- [Exercise]: Below are the entries. Transcribe exactly the lines from the one with "export DESIGN_NICKNAME = d" through the one with "output_inout_bits = 67", ends included, and leave out all others.
*** Block opens ***
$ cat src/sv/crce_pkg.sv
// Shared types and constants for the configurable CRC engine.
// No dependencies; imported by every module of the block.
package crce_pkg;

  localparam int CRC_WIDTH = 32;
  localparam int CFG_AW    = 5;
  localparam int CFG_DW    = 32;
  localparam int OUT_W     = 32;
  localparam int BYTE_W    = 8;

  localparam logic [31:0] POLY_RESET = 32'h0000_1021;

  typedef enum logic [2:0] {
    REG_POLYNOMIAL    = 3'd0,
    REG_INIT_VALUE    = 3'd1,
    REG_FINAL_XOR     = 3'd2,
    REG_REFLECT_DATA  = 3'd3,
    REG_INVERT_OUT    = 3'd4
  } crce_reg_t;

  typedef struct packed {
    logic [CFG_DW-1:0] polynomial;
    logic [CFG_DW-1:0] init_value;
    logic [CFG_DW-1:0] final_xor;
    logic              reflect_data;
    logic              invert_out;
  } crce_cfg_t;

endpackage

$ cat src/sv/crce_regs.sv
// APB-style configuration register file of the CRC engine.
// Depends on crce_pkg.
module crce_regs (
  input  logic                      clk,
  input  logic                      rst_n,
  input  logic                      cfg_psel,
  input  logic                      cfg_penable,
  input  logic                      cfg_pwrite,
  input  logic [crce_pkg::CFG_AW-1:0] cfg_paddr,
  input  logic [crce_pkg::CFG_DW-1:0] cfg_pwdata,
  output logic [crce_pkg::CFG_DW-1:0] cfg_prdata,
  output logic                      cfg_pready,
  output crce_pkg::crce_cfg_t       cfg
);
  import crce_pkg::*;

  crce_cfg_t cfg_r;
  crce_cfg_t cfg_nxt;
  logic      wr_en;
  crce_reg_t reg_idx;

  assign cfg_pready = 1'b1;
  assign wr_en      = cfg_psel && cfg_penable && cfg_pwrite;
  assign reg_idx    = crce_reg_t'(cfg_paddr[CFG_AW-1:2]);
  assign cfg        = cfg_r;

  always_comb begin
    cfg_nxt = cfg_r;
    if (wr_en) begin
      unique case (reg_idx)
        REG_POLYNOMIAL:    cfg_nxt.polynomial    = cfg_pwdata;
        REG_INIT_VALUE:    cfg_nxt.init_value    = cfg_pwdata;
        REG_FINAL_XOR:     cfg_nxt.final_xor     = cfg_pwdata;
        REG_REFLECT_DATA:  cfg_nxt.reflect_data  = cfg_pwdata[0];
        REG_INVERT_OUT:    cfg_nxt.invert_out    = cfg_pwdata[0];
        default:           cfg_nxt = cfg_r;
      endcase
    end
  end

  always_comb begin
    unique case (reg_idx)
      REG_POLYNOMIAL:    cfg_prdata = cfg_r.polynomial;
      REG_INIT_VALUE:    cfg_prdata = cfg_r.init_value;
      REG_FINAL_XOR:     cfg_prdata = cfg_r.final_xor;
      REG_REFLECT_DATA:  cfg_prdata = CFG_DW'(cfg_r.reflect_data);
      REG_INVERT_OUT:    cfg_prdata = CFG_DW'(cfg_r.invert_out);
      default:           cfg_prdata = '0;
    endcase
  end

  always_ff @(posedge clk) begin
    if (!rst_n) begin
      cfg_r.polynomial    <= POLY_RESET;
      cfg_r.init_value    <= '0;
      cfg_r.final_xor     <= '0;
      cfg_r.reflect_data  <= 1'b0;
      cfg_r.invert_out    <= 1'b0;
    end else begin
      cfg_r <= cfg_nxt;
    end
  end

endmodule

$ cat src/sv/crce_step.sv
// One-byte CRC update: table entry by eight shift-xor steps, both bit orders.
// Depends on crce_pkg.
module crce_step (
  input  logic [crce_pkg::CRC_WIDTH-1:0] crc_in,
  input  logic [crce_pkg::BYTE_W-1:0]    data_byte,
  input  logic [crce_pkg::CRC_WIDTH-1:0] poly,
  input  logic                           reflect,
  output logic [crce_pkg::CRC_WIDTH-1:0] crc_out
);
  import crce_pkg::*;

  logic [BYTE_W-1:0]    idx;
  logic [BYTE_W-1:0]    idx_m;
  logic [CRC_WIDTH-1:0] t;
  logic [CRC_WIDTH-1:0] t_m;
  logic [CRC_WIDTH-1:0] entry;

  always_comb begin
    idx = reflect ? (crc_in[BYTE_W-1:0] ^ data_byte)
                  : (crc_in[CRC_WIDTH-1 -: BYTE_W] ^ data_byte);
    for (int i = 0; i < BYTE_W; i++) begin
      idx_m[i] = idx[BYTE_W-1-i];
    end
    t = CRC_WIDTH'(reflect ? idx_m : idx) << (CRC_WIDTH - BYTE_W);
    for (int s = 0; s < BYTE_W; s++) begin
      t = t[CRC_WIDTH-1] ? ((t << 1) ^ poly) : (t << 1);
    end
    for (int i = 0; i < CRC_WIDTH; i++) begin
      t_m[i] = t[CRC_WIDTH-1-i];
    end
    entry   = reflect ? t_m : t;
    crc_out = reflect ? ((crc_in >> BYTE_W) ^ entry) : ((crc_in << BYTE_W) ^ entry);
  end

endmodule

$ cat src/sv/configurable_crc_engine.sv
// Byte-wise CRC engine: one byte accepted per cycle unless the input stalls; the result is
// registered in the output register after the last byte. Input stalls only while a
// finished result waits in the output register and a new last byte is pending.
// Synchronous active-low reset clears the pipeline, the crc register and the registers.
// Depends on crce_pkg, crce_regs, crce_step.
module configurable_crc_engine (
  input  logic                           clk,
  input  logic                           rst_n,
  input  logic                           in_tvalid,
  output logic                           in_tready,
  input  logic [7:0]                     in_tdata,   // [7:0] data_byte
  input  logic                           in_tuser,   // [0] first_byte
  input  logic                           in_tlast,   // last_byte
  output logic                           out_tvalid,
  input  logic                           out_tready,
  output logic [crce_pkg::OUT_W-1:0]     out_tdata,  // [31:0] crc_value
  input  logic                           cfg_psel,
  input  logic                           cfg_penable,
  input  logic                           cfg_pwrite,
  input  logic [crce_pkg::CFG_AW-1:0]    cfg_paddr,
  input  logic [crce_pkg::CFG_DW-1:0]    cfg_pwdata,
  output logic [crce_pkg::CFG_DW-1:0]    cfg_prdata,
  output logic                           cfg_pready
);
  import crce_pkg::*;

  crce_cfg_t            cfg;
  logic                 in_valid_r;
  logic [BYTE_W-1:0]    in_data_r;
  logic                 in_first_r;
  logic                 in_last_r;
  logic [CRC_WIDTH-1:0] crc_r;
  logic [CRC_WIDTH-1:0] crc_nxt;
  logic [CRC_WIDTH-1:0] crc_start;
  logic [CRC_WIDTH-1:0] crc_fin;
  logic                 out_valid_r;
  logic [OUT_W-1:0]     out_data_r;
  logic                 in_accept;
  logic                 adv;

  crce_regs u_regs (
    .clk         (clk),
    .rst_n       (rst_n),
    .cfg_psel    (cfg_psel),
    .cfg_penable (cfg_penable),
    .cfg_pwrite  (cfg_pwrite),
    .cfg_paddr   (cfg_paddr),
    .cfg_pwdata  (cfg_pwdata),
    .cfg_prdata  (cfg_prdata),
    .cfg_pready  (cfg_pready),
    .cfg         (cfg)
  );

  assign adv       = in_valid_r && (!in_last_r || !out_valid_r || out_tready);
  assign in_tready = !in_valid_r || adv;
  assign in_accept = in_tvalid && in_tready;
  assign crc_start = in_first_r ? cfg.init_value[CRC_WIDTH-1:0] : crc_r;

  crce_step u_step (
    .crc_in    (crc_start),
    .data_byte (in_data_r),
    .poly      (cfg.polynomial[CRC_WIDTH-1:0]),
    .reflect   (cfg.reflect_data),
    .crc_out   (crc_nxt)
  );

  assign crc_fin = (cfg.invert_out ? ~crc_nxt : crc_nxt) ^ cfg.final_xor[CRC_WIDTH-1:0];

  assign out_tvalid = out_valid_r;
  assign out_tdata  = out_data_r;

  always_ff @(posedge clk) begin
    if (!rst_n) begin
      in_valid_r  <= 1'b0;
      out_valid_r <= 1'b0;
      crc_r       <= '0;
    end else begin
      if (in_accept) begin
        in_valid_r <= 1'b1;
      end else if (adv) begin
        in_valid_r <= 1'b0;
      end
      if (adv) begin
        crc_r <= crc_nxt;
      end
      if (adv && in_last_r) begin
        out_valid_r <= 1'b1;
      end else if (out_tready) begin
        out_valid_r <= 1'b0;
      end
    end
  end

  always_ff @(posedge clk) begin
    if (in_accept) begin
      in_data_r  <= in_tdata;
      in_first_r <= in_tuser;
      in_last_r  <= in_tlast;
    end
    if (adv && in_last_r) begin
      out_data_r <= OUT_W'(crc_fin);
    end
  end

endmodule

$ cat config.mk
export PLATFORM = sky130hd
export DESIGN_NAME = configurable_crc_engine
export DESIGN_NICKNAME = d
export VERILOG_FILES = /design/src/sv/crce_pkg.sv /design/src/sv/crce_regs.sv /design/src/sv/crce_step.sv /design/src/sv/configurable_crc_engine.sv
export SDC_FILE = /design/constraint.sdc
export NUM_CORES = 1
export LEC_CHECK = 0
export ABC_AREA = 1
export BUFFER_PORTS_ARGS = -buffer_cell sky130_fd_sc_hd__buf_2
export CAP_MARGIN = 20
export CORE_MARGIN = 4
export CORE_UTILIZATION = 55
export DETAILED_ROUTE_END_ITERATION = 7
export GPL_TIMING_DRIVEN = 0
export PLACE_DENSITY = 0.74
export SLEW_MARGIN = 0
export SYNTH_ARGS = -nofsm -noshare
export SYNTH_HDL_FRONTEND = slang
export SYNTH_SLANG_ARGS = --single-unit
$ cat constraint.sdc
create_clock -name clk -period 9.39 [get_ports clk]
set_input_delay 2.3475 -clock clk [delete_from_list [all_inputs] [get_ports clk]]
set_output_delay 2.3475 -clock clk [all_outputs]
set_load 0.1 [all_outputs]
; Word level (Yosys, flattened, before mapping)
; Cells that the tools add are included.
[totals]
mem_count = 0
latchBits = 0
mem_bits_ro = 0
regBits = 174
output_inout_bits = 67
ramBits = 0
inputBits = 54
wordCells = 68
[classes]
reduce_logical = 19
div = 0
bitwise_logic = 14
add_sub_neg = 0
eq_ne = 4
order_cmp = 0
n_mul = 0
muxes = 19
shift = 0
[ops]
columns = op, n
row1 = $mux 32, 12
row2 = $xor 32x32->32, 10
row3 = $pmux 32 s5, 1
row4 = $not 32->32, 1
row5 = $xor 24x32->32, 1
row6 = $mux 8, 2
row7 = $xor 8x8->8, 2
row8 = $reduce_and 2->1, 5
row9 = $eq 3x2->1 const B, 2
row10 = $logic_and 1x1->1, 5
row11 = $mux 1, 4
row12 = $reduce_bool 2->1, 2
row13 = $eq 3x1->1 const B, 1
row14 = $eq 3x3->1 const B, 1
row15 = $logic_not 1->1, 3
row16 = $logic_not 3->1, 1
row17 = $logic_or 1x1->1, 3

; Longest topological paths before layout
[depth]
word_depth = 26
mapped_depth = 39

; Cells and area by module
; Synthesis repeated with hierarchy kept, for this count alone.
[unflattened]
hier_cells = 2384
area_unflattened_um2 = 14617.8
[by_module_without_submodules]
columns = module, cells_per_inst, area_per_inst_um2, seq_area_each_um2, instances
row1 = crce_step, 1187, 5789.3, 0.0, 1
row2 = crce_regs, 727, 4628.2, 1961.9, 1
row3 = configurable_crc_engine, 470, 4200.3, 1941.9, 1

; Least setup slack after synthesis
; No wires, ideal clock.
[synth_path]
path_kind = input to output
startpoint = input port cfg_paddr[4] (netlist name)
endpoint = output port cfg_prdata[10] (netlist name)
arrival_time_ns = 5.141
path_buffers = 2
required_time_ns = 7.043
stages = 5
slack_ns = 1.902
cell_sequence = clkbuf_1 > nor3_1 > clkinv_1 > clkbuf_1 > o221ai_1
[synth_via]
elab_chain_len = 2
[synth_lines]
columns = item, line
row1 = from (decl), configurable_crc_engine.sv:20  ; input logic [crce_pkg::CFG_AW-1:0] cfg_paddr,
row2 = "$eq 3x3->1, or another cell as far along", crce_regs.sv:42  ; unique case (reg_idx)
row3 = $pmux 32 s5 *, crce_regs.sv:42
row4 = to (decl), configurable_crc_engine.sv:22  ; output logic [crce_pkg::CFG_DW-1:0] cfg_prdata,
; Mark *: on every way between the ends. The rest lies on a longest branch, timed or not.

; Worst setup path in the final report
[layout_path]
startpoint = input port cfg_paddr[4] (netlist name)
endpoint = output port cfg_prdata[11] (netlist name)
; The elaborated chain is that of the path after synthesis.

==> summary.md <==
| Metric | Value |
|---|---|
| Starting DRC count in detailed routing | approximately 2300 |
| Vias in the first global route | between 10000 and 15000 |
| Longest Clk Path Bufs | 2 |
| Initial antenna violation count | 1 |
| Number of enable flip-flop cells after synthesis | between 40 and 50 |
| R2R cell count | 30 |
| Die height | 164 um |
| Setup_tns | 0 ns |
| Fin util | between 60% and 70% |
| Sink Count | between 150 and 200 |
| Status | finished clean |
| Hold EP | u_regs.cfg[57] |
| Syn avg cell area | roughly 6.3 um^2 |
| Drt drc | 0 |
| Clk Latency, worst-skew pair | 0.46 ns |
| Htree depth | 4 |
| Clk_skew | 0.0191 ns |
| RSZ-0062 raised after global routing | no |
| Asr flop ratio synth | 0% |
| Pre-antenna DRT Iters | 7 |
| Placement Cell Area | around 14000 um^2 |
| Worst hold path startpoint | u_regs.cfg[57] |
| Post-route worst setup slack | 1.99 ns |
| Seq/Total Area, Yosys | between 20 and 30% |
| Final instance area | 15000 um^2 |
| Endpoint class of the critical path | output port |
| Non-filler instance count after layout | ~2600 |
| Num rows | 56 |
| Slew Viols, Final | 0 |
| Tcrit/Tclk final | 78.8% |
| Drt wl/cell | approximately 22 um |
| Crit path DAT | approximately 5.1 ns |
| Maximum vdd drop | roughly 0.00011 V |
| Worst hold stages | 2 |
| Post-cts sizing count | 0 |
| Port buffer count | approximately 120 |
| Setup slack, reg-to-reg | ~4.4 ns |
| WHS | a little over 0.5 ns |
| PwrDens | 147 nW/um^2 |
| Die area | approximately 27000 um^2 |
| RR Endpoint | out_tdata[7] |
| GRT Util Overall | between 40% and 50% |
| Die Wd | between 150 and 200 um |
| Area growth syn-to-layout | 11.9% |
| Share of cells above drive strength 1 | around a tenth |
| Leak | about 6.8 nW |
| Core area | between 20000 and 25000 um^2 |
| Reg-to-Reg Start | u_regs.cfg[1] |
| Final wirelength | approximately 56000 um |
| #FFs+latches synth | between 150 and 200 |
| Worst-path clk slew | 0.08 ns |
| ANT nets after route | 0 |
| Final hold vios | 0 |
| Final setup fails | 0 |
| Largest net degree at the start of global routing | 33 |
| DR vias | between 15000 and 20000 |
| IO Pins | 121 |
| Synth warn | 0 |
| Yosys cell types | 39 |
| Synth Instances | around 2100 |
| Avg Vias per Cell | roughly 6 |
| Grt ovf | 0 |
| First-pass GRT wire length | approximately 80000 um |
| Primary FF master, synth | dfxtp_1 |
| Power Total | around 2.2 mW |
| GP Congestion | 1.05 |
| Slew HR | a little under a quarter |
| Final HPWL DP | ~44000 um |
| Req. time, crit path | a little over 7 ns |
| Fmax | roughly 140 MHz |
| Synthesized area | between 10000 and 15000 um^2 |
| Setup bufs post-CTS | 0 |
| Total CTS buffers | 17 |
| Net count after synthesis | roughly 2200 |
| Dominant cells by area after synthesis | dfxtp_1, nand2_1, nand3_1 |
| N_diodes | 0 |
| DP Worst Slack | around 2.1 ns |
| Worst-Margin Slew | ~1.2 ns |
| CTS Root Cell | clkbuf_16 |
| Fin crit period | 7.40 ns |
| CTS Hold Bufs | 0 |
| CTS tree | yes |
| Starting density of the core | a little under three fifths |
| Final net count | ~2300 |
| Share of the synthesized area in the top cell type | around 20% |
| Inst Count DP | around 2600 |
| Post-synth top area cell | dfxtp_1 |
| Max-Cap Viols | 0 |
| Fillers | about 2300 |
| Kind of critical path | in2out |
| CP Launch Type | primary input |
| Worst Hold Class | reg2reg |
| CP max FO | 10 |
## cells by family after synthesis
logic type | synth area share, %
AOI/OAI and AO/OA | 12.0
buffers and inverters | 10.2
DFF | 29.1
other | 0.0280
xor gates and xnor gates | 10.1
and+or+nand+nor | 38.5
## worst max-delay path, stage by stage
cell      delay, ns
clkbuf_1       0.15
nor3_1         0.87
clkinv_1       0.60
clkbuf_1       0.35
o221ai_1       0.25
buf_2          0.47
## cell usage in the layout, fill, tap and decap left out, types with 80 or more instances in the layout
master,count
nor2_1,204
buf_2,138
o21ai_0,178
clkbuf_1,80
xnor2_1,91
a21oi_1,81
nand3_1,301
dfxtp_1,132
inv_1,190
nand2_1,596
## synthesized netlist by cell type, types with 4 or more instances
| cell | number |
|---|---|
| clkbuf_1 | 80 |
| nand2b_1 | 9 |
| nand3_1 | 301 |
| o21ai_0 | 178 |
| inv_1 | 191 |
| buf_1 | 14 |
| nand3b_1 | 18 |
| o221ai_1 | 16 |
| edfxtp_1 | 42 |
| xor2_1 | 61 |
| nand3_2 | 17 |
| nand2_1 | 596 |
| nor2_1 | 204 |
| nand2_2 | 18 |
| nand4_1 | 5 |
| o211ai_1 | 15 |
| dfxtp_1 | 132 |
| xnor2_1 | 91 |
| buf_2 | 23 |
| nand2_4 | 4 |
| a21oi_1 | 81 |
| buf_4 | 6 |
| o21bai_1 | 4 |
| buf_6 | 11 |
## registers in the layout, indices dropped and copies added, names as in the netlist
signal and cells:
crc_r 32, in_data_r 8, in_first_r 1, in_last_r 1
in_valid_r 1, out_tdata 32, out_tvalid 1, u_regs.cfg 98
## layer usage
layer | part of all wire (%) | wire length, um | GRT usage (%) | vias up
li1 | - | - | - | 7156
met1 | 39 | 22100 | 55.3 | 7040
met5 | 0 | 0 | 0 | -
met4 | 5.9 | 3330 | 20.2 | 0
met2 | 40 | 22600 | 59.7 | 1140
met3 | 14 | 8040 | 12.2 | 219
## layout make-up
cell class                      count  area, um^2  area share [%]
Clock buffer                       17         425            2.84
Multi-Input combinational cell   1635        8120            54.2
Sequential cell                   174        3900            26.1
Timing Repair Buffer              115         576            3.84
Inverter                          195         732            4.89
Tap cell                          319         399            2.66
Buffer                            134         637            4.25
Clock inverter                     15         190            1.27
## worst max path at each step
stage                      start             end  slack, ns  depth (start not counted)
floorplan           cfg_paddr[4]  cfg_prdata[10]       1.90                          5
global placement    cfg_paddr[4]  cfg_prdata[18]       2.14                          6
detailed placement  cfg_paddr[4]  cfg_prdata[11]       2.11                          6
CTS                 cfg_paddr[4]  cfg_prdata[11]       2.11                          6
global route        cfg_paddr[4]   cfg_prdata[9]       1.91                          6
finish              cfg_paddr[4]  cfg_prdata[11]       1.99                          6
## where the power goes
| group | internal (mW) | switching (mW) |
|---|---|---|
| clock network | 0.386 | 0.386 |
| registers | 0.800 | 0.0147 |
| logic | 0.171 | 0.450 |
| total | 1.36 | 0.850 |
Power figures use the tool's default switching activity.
*** Block closes ***
- [Task result]:
export DESIGN_NICKNAME = d
export VERILOG_FILES = /design/src/sv/crce_pkg.sv /design/src/sv/crce_regs.sv /design/src/sv/crce_step.sv /design/src/sv/configurable_crc_engine.sv
export SDC_FILE = /design/constraint.sdc
export NUM_CORES = 1
export LEC_CHECK = 0
export ABC_AREA = 1
export BUFFER_PORTS_ARGS = -buffer_cell sky130_fd_sc_hd__buf_2
export CAP_MARGIN = 20
export CORE_MARGIN = 4
export CORE_UTILIZATION = 55
export DETAILED_ROUTE_END_ITERATION = 7
export GPL_TIMING_DRIVEN = 0
export PLACE_DENSITY = 0.74
export SLEW_MARGIN = 0
export SYNTH_ARGS = -nofsm -noshare
export SYNTH_HDL_FRONTEND = slang
export SYNTH_SLANG_ARGS = --single-unit
$ cat constraint.sdc
create_clock -name clk -period 9.39 [get_ports clk]
set_input_delay 2.3475 -clock clk [delete_from_list [all_inputs] [get_ports clk]]
set_output_delay 2.3475 -clock clk [all_outputs]
set_load 0.1 [all_outputs]
; Word level (Yosys, flattened, before mapping)
; Cells that the tools add are included.
[totals]
mem_count = 0
latchBits = 0
mem_bits_ro = 0
regBits = 174
output_inout_bits = 67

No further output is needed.